一般优化
混合整数非线性规划 (Mixed integer nonlinear programming,MINLP) 是在学术界及产业界广泛被运用的组合优化中的一支。例如,在电力行业和电信网路设计上的机组组合是自然地溷合整数非线性规划问题。然而,由于局部最优解的数量往往会随着问题的维度增加而呈指数级增长,因而混合整数非线性规划问题非常难求解。
目前,分支与定界 (Branch & Bound,B&B) 演算法及其变型(例如,分支与剪枝 (branch & cut,B&C),综合分支与定界或启发式搜寻的分支与剪枝的混合方法) 是解决实际的混合整数非线性规划求解问题的最可行的工具。尽管它们受欢迎的程度很高,分支与定界相关的方法仍然面临着一些重大问题的困扰,即: 1) 在有限的时间内获得的解的准确性是不可预测的;2) 不能保证全域最优解;以及 3) 这些方法仍然是非常耗费时间的。解决这些问题将大大地提高分支与定界相关方法在求解大规模混合整数非线性规划问题上的可用性。

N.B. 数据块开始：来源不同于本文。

==> src/rtl/usb_pkg.sv <==
// Shared USB link definitions used by the
// NRZI encoder and decoder sides.
package usb_pkg;

  typedef enum logic [2:0] {
    IDLE,
    SYNC,
    PAYLOAD,
    EOP1,
    EOP2
  } state_t;

  localparam int SYNC_ZEROS = 7;

  localparam logic J = 1'b1;
  localparam logic K = 1'b0;

  localparam int CNT_W = 7;
  localparam int MAX_PKT_BITS = 104;

endpackage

为此,我们开发了一系列新型方法,将TRUST-TECH方法用于加强和指导常规的分枝与定界搜寻。经过TRUST-TECH 加强的分支与定界法和经 TRUST-TECH 指引的分支与定界法能够使得解决方桉的品质强健性显着改善,而且通常均能得到全域最优的整数解。与此同时,计算效率亦能大大地提高。